1st Sultan of Ahmadnagar
- Reign: 28 May 1490–1510
- Predecessor: Position established
- Successor: Burhan Nizam Shah I
- Died: 1510

Names
- Malik Ahmad Nizam-ul-Mulk Bahri Shah
- Dynasty: Nizam Shahi dynasty (founder)
- Father: Nizam-ul-Mulk Malik Hasan Bahri
- Religion: Sunni Islam

= Ahmad Nizam Shah =

Sultan of Ahmadnagar from 1490 to 1510

Malik Ahmad Nizam Shah was the founder of the Nizam Shahi dynasty and the Ahmadnagar Sultanate.

Ahmad was the son of the Nizam ul-Mulk Malik Hasan Bahri, a Hindu Brahmin from Beejanuggar (or Bijanagar) originally named Timapa who converted to Islam. However According to Ranade and Akola district gazetteer his father was the Kulkarni of Pathri a town in marathwada. Ahmad's father was made Malik Na'ib on the death of Mahmud Gavan and was appointed prime minister by Mahmood Shah Bahmani II. Soon after, he appointed Ahmad governor of Beed and other districts in the vicinity of Dowlutabad. He chose to take up residence in Junnar. His initial attempts to take up this responsibility were rejected by the local officers, but, despite his youth and the weakness of the Sultanate, he captured the hillfort at Soonere and the city after a long siege. Using the resources from the city, he campaigned through 1485, capturing Chavand, Lohgad, Tung, Kooray, Tikona, Kondhana, Purandar, Bhorop, Jivdhan, Kuhrdroog, Murud-Janjira, Mahuli and Pali. He was fighting in the Konkan coastal regions when he heard of the death of his father. Withdrawing to Junnar in 1486, Ahmad assumed the titles of Nizam ul-Mulk Bahri from his father, the last signifying a falcon as Hasan had been falconer to the Sultan.

==Background==
He defended his province against incursions from the Sultan, successfully defeating a much larger army led by Sheikh Mowullid Arab in a night attack and an army of 18,000 led by Azmut ul-Mulk. His success was such that the Sultan "complained of the disgrace to which his troops had been subjected, in allowing Ahmad, the son of Nizam ul-Mulk the falconer, to soar aloft like a falcon while they lay trembling in their nests."

The Sultan, Mahmood Shah Bahmani II, then called upon Jahangir Khan, a successful general and governor of Telangana with 3,000 horsemen to subdue Ahmad. Khan took Peitan and crossed the ghat at Teesgam to encamp at Bingar. Feeling he was safe for the season, Khan was caught unawares by an attack at daybreak by Ahmad on 28 May 1490. The Sultan's army was routed in what became known as the Victory of the Garden. Ahmad built a palace with an elegant garden on the site and donated the proprietary rights of the local village as a residence for holy men to celebrate the victory.

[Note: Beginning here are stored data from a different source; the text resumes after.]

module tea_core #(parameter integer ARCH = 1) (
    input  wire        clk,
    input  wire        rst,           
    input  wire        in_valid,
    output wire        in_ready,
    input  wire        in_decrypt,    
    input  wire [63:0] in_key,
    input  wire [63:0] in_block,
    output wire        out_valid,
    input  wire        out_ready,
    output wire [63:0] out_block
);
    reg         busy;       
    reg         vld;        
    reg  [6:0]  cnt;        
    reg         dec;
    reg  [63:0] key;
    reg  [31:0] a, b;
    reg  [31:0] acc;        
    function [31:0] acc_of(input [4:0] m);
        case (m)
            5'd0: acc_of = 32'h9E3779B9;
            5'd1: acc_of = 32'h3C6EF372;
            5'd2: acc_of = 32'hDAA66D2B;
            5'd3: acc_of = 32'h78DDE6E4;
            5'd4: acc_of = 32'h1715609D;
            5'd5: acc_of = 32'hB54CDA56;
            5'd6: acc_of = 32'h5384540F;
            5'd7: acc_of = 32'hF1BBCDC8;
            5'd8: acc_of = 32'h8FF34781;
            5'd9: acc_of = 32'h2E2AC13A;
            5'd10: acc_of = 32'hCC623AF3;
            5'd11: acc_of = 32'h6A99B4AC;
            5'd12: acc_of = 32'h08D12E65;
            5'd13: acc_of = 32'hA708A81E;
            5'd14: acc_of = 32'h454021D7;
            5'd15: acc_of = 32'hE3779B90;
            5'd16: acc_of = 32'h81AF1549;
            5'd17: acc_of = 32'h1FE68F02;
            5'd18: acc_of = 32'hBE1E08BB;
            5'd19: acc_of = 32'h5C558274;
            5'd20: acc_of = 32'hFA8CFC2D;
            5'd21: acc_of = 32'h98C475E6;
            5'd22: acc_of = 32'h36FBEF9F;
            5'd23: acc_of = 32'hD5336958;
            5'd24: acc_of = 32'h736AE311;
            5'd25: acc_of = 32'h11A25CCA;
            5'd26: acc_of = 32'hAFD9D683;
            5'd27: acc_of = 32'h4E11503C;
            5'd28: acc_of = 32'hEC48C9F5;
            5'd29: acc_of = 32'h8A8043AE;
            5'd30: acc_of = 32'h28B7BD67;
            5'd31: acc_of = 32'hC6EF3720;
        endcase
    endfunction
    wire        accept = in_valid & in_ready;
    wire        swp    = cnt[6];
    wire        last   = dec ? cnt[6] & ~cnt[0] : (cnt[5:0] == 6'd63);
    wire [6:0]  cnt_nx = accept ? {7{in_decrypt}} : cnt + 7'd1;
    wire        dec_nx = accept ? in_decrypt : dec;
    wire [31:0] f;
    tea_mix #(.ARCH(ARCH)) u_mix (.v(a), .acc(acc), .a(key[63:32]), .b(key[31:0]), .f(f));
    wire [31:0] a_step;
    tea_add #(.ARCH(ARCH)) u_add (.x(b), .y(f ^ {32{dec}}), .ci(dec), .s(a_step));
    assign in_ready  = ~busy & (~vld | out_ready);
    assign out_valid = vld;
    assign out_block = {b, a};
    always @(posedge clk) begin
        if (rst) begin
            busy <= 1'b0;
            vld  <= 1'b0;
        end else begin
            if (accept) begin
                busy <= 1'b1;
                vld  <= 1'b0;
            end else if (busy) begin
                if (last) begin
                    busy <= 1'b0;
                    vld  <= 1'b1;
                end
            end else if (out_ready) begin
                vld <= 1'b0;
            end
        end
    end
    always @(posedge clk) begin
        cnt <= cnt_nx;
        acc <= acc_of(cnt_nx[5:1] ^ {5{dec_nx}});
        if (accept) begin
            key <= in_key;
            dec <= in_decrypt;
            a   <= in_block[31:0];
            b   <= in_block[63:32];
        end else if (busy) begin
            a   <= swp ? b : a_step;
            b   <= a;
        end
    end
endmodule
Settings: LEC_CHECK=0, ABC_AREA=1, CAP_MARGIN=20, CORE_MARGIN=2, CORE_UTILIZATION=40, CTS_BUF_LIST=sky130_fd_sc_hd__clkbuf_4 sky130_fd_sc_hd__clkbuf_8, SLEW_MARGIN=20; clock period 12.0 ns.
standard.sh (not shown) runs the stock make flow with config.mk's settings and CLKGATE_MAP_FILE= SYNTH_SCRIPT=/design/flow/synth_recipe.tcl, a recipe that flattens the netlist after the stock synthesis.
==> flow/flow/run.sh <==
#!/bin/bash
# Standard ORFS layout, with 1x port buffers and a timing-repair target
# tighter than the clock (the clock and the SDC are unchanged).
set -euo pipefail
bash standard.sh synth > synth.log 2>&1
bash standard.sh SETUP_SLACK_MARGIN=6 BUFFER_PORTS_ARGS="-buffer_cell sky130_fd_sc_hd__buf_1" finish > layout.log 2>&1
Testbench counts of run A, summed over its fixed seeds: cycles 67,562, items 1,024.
Context: an optimization exercise on an open-source flow, tuned for small area, a short achievable clock period and few clock cycles per item. The choices shown serve that exercise and are no tape-out recipe. Only simulation tests tie the RTL to the original design; equivalence was not proved. Power figures rest on the tool's default switching activity, not on a simulated workload.

==> raven: inputs <==
==> flow/design.v <==
module sdr_cbuild (
    input  wire        clk,
    input  wire        rst,          
    input  wire        start,        
    input  wire        qam,          
    input  wire [15:0] arg,          
    output reg         busy,
    output reg         done,         
    output reg  [7:0]  err,          
    output reg  [31:0] cinfo,        
    output reg         clut_we,
    output reg  [7:0]  clut_waddr,
    output wire [31:0] clut_wdata
);
    reg         st_chk, st_setup, st_half, st_write;
    reg         flip_r;      
    reg         wrap_r;      
    reg         cend_r;      
    reg         lastc_r;     
    reg         bw_r;        
    reg         mode;        
    reg  [8:0]  m;           
    reg         big;         
    reg  [7:0]  R1;          
    reg  [8:0]  R2;          
    reg  [1:0]  p1, p2;      
    reg  [9:0]  x2n;         
    reg  [32:0] q;           
    reg  [34:0] acc;         
    reg  [15:0] vB;          
    reg  [7:0]  rc;          
    reg         ph;          
    reg  [4:0]  cc;          
    reg  [3:0]  b;           
    reg  [4:0]  kk;          
    assign clut_wdata = {acc[34:19], vB};
    wire accept = start & ~busy;
    wire [8:0] mb   = cinfo[8:0];
    wire       qb_m = cinfo[16];
    wire       even = ~mb[0];    
    reg  [4:0] k_lut;
    reg        sq_lut;
    always @(*) begin
        sq_lut = 1'b1;
        case (m)
        9'd4:   begin k_lut = 5'd2;   end
        9'd9:   begin k_lut = 5'd3;   end
        9'd16:  begin k_lut = 5'd4;  end
        9'd25:  begin k_lut = 5'd5;  end
        9'd36:  begin k_lut = 5'd6;  end
        9'd49:  begin k_lut = 5'd7;  end
        9'd64:  begin k_lut = 5'd8;  end
        9'd81:  begin k_lut = 5'd9;  end
        9'd100: begin k_lut = 5'd10; end
        9'd121: begin k_lut = 5'd11; end
        9'd144: begin k_lut = 5'd12; end
        9'd169: begin k_lut = 5'd13; end
        9'd196: begin k_lut = 5'd14; end
        9'd225: begin k_lut = 5'd15; end
        9'd256: begin k_lut = 5'd16; end
        default: begin k_lut = 5'd0; sq_lut = 1'b0; end
        endcase
    end
    wire [8:0] a0_sum = mb + {4'd0, kk};
    wire [7:0] a0_lut = even ? a0_sum[8:1] : mb[8:1];
    wire [8:0] n_lev = qb_m ? {4'd0, kk} : mb;         
    wire [7:0] c0    = n_lev[8:1];                    
    wire [7:0] h1m1  = c0 - {7'd0, even};             
    wire [7:0] h2m1  = c0 - 8'd1;                     
    wire [3:0] kc0m1 = kk[4:1] - 4'd1;                
    wire e_zero = ~big & (m == 9'd0);
    wire e_one  = ~big & (m == 9'd1);
    wire e_big  = big | (m[8] & (|m[7:0]));
    wire e_sq   = mode & ~sq_lut;
    wire fail   = e_zero | e_one | e_big | e_sq;
    wire [7:0] err_code = e_zero ? 8'h11 : e_one ? 8'h21 : e_big ? 8'h31 :
                          e_sq ? 8'h41 : 8'h00;
    reg         pow2;        
    reg  [3:0]  log2m;       
    always @(*) begin
        pow2 = 1'b1;
        case (m)
        9'd2:   log2m = 4'd1;
        9'd4:   log2m = 4'd2;
        9'd8:   log2m = 4'd3;
        9'd16:  log2m = 4'd4;
        9'd32:  log2m = 4'd5;
        9'd64:  log2m = 4'd6;
        9'd128: log2m = 4'd7;
        9'd256: log2m = 4'd8;
        default: begin pow2 = 1'b0; log2m = 4'd0; end
        endcase
    end
    wire [9:0] d1a  = {1'b0, R1, 1'b1} - {1'b0, m};        
    wire       g1a  = ~d1a[9];
    wire [7:0] r1a  = g1a ? d1a[7:0] : {R1[6:0], 1'b0};
    wire [9:0] d1b  = {1'b0, r1a, 1'b1} - {1'b0, m};
    wire       g1b  = ~d1b[9];
    wire [7:0] r1b  = g1b ? d1b[7:0] : {r1a[6:0], 1'b0};
    wire [9:0]  t2a  = {R2, p1[1]};
    wire [10:0] s2a  = {1'b0, t2a} + {1'b0, x2n};
    wire        g2a  = s2a[10];
    wire [8:0]  r2a  = g2a ? s2a[8:0] : t2a[8:0];
    wire [9:0]  t2b  = {r2a, p1[0]};
    wire [10:0] s2b  = {1'b0, t2b} + {1'b0, x2n};
    wire        g2b  = s2b[10];
    wire [8:0]  r2b  = g2b ? s2b[8:0] : t2b[8:0];
    wire        st_sq   = st_chk | st_setup;        
    wire        sgn     = acc[34];
    wire        inv     = st_sq & ~sgn;
    wire        cst     = st_half | flip_r;
    wire [34:0] add_a   = st_sq ? {acc[32:0], p2} : (acc ^ {35{flip_r}});
    wire [32:0] qb      = (q ^ {33{inv}}) & {33{~cst}};
    wire [34:0] add_b   = {qb, st_sq, st_sq ? sgn : (~cst | (st_half & even))}
                        | (st_half ? 35'h40000 : 35'd0)
                        | (flip_r  ? 35'h80000 : 35'd0);
    wire        add_c   = st_sq ? ~sgn : ~st_half;
    wire [34:0] sum     = add_a + add_b + {34'd0, add_c};
    wire        rbit    = ~sum[34];                     
    wire        setup_last = st_setup & (rc == 8'd0);
    wire        turn    = flip_r | wrap_r;
    wire [7:0]  rc_n    = turn ? (flip_r ? h2m1 : h1m1) : rc - 8'd1;
    wire        rcz_n   = turn ? (flip_r ? (h2m1 == 8'd0) : (h1m1 == 8'd0)) : (rc == 8'd1);
    wire        ph_n    = ph ^ turn;
    wire [3:0]  b_nx    = bw_r ? 4'd0 : b + 4'd1;
    wire        cend_n  = ~cend_r & (cc == 5'd1);
    wire        lastc_n = cend_r ? (b_nx == kc0m1) : lastc_r;
    wire        last    = qb_m ? (cend_r & lastc_r) : wrap_r;
    wire        last_nx = qb_m ? (cend_n & lastc_n) : (rcz_n & ph_n);
    wire [3:0]  b_new   = cend_r ? b_nx : b;
    wire [7:0]  addr_inc = (~qb_m | (cend_r & bw_r)) ? 8'd0 : {3'd0, kk};
    wire [7:0]  addr_nx  = flip_r ? {4'd0, b_new & {4{qb_m}}} :
                           clut_waddr + addr_inc + {7'd0, ~qb_m | cend_r};
    always @(posedge clk) begin
        if (rst) begin
            st_chk   <= 1'b0;
            st_setup <= 1'b0;
            st_half  <= 1'b0;
            st_write <= 1'b0;
            busy     <= 1'b0;
            done     <= 1'b0;
            err      <= 8'd0;
            cinfo    <= 32'd0;
            clut_we  <= 1'b0;
        end else begin
            st_chk   <= accept;
            st_setup <= (st_chk & ~fail) | (st_setup & ~setup_last);
            st_half  <= setup_last;
            st_write <= st_half | (st_write & ~last);
            clut_we  <= st_half | (st_write & ~last);
            done     <= (st_chk & fail) | (st_write & ~last & last_nx);
            if (accept)
                busy <= 1'b1;
            else if ((st_chk & fail) | (st_write & last_nx))
                busy <= 1'b0;
            if (st_chk) begin
                err <= err_code;
                if (!fail)
                    cinfo <= {1'b1, 13'd0, pow2, mode, log2m, 3'd0, m};
            end
        end
    end
    always @(posedge clk) begin
        if (!busy) begin
            mode <= qam;
            m    <= arg[8:0];
            big  <= |arg[15:9];
            x2n  <= ~(qam ? 10'd1 : {1'b0, arg[8:0]});
            if (arg[8:0] <= 9'd4) begin
                R1 <= (arg[8:0] == 9'd3) ? 8'd1 : 8'd0;
                p1 <= (arg[8:0] == 9'd2) ? 2'd3 : 2'd1;
            end else begin
                p1 <= 2'd0;
                R1 <= ~(|arg[8:4]) ? 8'd3 : ~(|arg[8:6]) ? 8'd12 :
                      ~(arg[8] | (&arg[7:5])) ? 8'd48 : 8'd192;
            end
            rc  <= ~(|arg[8:4]) ? 8'd33 : ~(|arg[8:6]) ? 8'd32 :
                   ~(arg[8] | (&arg[7:5])) ? 8'd31 : 8'd30;
            R2  <= 9'd0;
            p2  <= 2'd0;
            acc <= 35'd0;
            q   <= 33'd0;
        end else begin
            R1  <= r1b;
            p1  <= {g1a, g1b};
            R2  <= r2b;
            p2  <= {g2a, g2b};
            if (setup_last)
                acc <= {1'b0, q[31:0] & {32{even}}, rbit & even, 1'b0};
            else
                acc <= sum;
            if (st_sq)
                q <= {q[31:0], rbit};
        end
        if (st_chk)
            kk <= k_lut;
        if (st_sq)
            rc <= rc - 8'd1;
        flip_r <= 1'b0;
        wrap_r <= 1'b0;
        cend_r <= 1'b0;
        if (st_half) begin
            rc         <= h1m1;
            ph         <= 1'b0;
            flip_r     <= (h1m1 == 8'd0);
            cc         <= kk;
            lastc_r    <= 1'b0;
            b          <= c0[3:0];
            bw_r       <= ({1'b0, c0[3:0]} == kk - 5'd1);
            clut_waddr <= qb_m ? a0_lut : c0;
            vB         <= qb_m ? sum[34:19] : 16'd0;
        end
        if (st_write && busy) begin    
            rc      <= rc_n;
            ph      <= ph_n;
            flip_r  <= rcz_n & ~ph_n;
            wrap_r  <= rcz_n & ph_n;
            cend_r  <= qb_m & cend_n;
            cc      <= cend_r ? kk : cc - 5'd1;
            lastc_r <= lastc_n;
            clut_waddr <= addr_nx;
            if (cend_r) begin
                b    <= b_nx;
                bw_r <= ({1'b0, b_nx} == kk - 5'd1);
                vB   <= sum[34:19];
            end
        end
    end
endmodule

The governor of Daulatabad was an appointee of Ahmad father's, Mullik Wujee. Ahmad was on good terms with Wujee, and gave his sister to be his wife. When they had a son, Wujee's younger brother Mullik Ashruf, who had wished to be king, plotted against the child and killed both him and his father. He then sought alliances with Fathullah Imad-ul-Mulk, Mahmud Begada and Yusuf Adil Shah against Ahmad. In retribution, Ahmad marched on Ashruf in 1493 but despite two months siege, he failed to capture the city.

Returning to Junnar, he vowed to build a new capital, Ahmednagar, named after himself. The first foundations were laid in 1494 and the city was built in two years, serving as the capital for the new Ahmadnagar Sultanate for over a century.

In 1499, Mahmud Begada sided with Mullik Ashruf and attacked Khandesh. Miran Adil Khan Gujjar II sent to Fathullah Imad-ul-Mulk and Ahmad Nizam Shah requesting aid, and a combined force from the three sultanates was raised. On the night before the battle, Ahmad led 5000 infantry, armed with bows, rockets and matchlocks, to attack the camp. Simultaneously, an elephant was let loose in the camp and in the ensuing chaos, Mahmud Begada fled the scene, his army following in the early morning. Mullik Ashruf offered tribute to Mahmud Begada, which led to revolt in the city. When Ahmad surrounded Daulatabad with 5000 troops, Mullik Ashruf died after an illness of five days and the city became part of the Ahmadnagar Sultanate.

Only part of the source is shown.